About this exercise.
Gather every line in the records below that contains the word "after".

Stored data.
----------------
[src/rtl/mme_store.sv]
// Element store: one synchronous memory with one write port and one read
// port whose data is registered. No dependencies.
`default_nettype none

module mme_store #(
	parameter int DEPTH = 64,
	parameter int DATA_W = 32,
	localparam int ADDR_W = $clog2(DEPTH)
) (
	input  wire logic              clk,
	input  wire logic              we,
	input  wire logic [ADDR_W-1:0] waddr,
	input  wire logic [DATA_W-1:0] wdata,
	input  wire logic [ADDR_W-1:0] raddr,
	output logic      [DATA_W-1:0] rdata
);

	logic [DATA_W-1:0] mem_q [DEPTH];

	// Write port.
	always_ff @(posedge clk) begin
		if (we) begin
			mem_q[waddr] <= wdata;
		end
	end

	// Read port; the read data is registered.
	always_ff @(posedge clk) begin
		rdata <= mem_q[raddr];
	end

endmodule

`default_nettype wire

[config.mk]
export PLATFORM = sky130hd
export DESIGN_NAME = mme_store
export DESIGN_NICKNAME = d
export VERILOG_FILES = /design/src/rtl/mme_store.sv
export SDC_FILE = /design/constraint.sdc
export NUM_CORES = 2
export LEC_CHECK = 0
export BUFFER_PORTS_ARGS = -buffer_cell sky130_fd_sc_hd__buf_2
export CORE_MARGIN = 2
export CORE_UTILIZATION = 42
export CTS_CLUSTER_SIZE = 12
export DETAILED_ROUTE_END_ITERATION = 7
export SETUP_SLACK_MARGIN = 0.4
export SKIP_LAST_GASP = 1
export SYNTH_ARGS = -nofsm -noshare
export SYNTH_HDL_FRONTEND = slang
export SYNTH_SLANG_ARGS = --single-unit
[constraint.sdc]
create_clock -name clk -period 4.43 [get_ports clk]
set_clock_uncertainty 0.2 [all_clocks]
set_input_delay 0.443 -clock clk [delete_from_list [all_inputs] [get_ports clk]]
set_output_delay 0.443 -clock clk [all_outputs]
set_load 0.03 [all_outputs]
==> Word-level counts from Yosys, hierarchy flattened <==
Memories as Yosys holds them, arrays and structs flattened. A register that Yosys moved wholly into a read port is not among the register bits.
Index checks and enable logic that the tools add are counted.
{ "totals": {"out_inout_bits": 32, "n_memories": 1, "wordCells": 3, "ff_bits": 0, "in_bits": 46, "ramBits": 2048} }
{ "op_classes": {"mux": 2} }
{ "mem_list": {"columns": ["memory", "words", "word_bits", "rd", "rd_clocked_by_memory_dff", "wr", "line_no", "source"], "rows": [
  ["mem_q", 64, 32, 1, 1, 1, "18", "logic [DATA_W-1:0] mem_q [DEPTH];"]
]} }
{ "op_table": {"columns": ["op", "count"], "rows": [
  ["$mux 1", 2]
]} }

==> Longest topological paths before layout <==
{ "depth": {"ltp_word": 2, "ltp_mapped": 10, "depth_no_buf": 5} }

==> Least setup slack after synthesis <==
No wires, ideal clock.
{ "synth_timing": {"path_kind": "input-to-reg", "start": "input waddr[3]", "end": "memory mem_q[48][0], enable pin", "setup_ns": 0.461, "n_path_buf": 1, "setup_slack_ns": 0.627, "arrival_ns": 3.142, "stages": 4, "t_required_ns": 3.769, "cell_sequence": "clkbuf_1 nor2b_1 nand4b_1 nor3_1"} }
{ "synth_rtl": {"columns": ["element", "line_no", "source"], "rows": [
  ["start, declared", "12", "input wire logic [ADDR_W-1:0] waddr,"],
  ["end, declared", "18", null]
]} }
No word-level cell before the write port.

==> results.ini <==
[timing]
tightest_slew_ns=1.29
fin_setup_tns_ns=0
worst_slack_ns=1.51
min_period_ns=2.92
slew_violations=0
rsz0062_at_grt=no
fin_crit_sh_pct=66.0
hold_viol=0
relSlewSlack_pct=13.9
finalSetupViolCount=0
fmax_mhz=342

[setup_path]
ff2ff_path_depth=4
slowest_stage=o22ai_1
path_max_fanout=34
worstPathCellList=buf_8 > buf_4 > mux4_2 > mux4_2 > o22ai_1 > nor2_1
timing.rr.end=rdata[16]
path_class=input port to flip-flop
cp-startpoint=raddr[0]
ff2ff_setup_slack_ns=1.87
endpoint_kind=flip-flop
critPathRequiredTime_ns=4.91
worst_path_most_repeated_cell=mux4_2
endpoint=rdata[16]
critPathMaxStageDelay_ns=0.73
cp-start-kind=input port
timing.rr.start=mem_q[15][16]
cp.arrival_ns=3.41

[global_route]
grtUsageTotal_pct=21.0
grt_first_pass_wirelength_mm=282
grt_overflow_total=0
grt_pass1_vias=37200
grt_max_degree=79
antenna_found_initial=16

[power]
p_total_uw=40700
ir_drop_mv=0.429
power.leakage_uw=0.0278
power_density_nw_per_um2=453

[die]
initial_core_util_pct=42.3
core-area_um2=186000
rows=158
io_pins=78
die_h_um=436
die_x_um=436
die-area_um2=190000

[clock_network]
ctsHoldBuffers=0
cts-buffers-inserted=210
insertion_delay_ns=0.84
cts_tree=built
clock-sinks=2080
post_cts_buffers=0
root_buffer=clkbuf_16
clockBufferDepth=3
h-tree-depth=4
post_cts_resized=0
cts.clk_slew.worst_paths_ns=0.06

[detailed_routing]
drt.antenna.violating_nets=0
vias=36700
wl_per_cell_um=32.0
wl_mm=201
drt_first_pass_iters=5
drc_errors=0
vias_per_cell=5.86
drt_iter0_drc=4562

[placed_design]
port_buffers=77
gp_congestion=0.785
dp_hpwl_mm=111
dp_slack_ns=0.606

[logic_synthesis]
synth_warnings=0
syn_inst=3324
ys_types=34
synth_area_um2=78500
synth_top_area_cell=edfxtp_1
netlist_top_cells_area=edfxtp_1, mux4_2, mux2i_1
async_flop_share_pct=0
synth_most_common_cell=edfxtp_1
synth-seq-cells=2080
ys.flop_type=edfxtp_1
ys_top_cells_by_count=edfxtp_1, mux4_2, nor2_1
netlist.area_leader.share_pct=78.3
yosysSeqAreaShare_pct=79.1
synth_area_per_cell_um2=23.6
synth_nets=3370
synth_edf_count=2048

[layout]
post-route-util_pct=48.4
syn_to_final_growth_pct=14.5
nets=3654
fillCellCount=14700
layout-drive-gt1-share_pct=30.0

[status]
status=finished, final reports clean

[hold_path]
hp-class=input port to flip-flop
hold_depth=2

[flow_run]
drv_cap=0

==> sequential cells by signal, indices dropped and copies added (netlist names) <==
register	count
mem_q	2048
rdata	32
==> worst min-delay path by stage <==
stage | startpoint | to
floorplan | wdata[0] | mem_q[0][0]
global placement | mem_q[12][20] | rdata[20]
detailed placement | mem_q[13][20] | rdata[20]
CTS | wdata[21] | mem_q[18][21]
global route | wdata[21] | mem_q[17][21]
finish | wdata[21] | mem_q[28][21]
==> through the flow <==
| step | std cells | instance area, um2 | hold WS [ns] |
|---|---|---|---|
| after CTS | 6259 | 89900 | 0.0208 |
| after detailed placement | 5876 | 83400 | 0.554 |
| after floorplan | 3324 | 78500 | 0.342 |
| after global routing | 6262 | 89900 | 0.0716 |
| after global placement | 5876 | 83400 | 0.542 |
| final | 6265 | 89900 | 0.0633 |
==> routing by layer <==
| metal | up-vias | wire [um] | global-route usage, % |
|---|---|---|---|
| met1 | 20100 | 82300 | 29.5 |
| met3 | 285 | 14200 | 3.25 |
| met2 | 1512 | 97700 | 33.8 |
| li1 | 14900 | - | - |
| met4 | 8 | 6410 | 7.10 |
| met5 | - | 51 | 0 |
==> placed cells by master, fill, tap and decap left out, types with 14 or more instances in the layout <==
master,n
clkbuf_1,93
o221ai_1,27
a21oi_1,62
buf_4,142
nor2b_1,15
nor2_1,75
nand2_1,26
clkinv_1,23
clkbuf_8,19
mux2i_1,93
mux4_2,544
clkbuf_16,210
o22ai_1,84
dfxtp_1,32
edfxtp_1,2048
clkinv_2,14
buf_2,73
buf_12,35
nor2_4,62
==> cell type report <==
class | instances | area [um2] | area share, %
well taps | 2480 | 3100 | 3.45
clock buffers | 322 | 5870 | 6.53
diodes | 6 | 15.0 | 0.0167
clock inverters | 61 | 604 | 0.672
flip-flops and latches | 2080 | 62100 | 69.1
repair buffers | 254 | 2190 | 2.43
multi-input cells | 1062 | 16000 | 17.8
==> kinds of logic after synthesis <==
kind of cell	count (synthesis)	synth area share (%)
simple gates	223	1.27
flops	2080	79.1
buf+inv	182	1.13
compound gates	202	1.67
mux	637	16.8
==> critical path, delay by kind of cell <==
kind / cells / cell delay [ns]
AND/OR/NAND/NOR: 1 / 0.12
multiplexers: 2 / 1.11
AO/OA/AOI/OAI: 1 / 0.73
buffers and inverters: 2 / 0.92
==> power breakdown <==
part / switching (uW) / leakage (uW) / internal (uW)
Clock: 7320 / 0.00313 / 9460
Combinational: 1300 / 0.00600 / 750
Sequential: 89.4 / 0.0187 / 21800
Total: 8710 / 0.0278 / 32000
Power figures use the tool's default switching activity.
----------------
Answer area.
==> Least setup slack after synthesis <==
| after CTS | 6259 | 89900 | 0.0208 |
| after detailed placement | 5876 | 83400 | 0.554 |
| after floorplan | 3324 | 78500 | 0.342 |
| after global routing | 6262 | 89900 | 0.0716 |
| after global placement | 5876 | 83400 | 0.542 |
==> kinds of logic after synthesis <==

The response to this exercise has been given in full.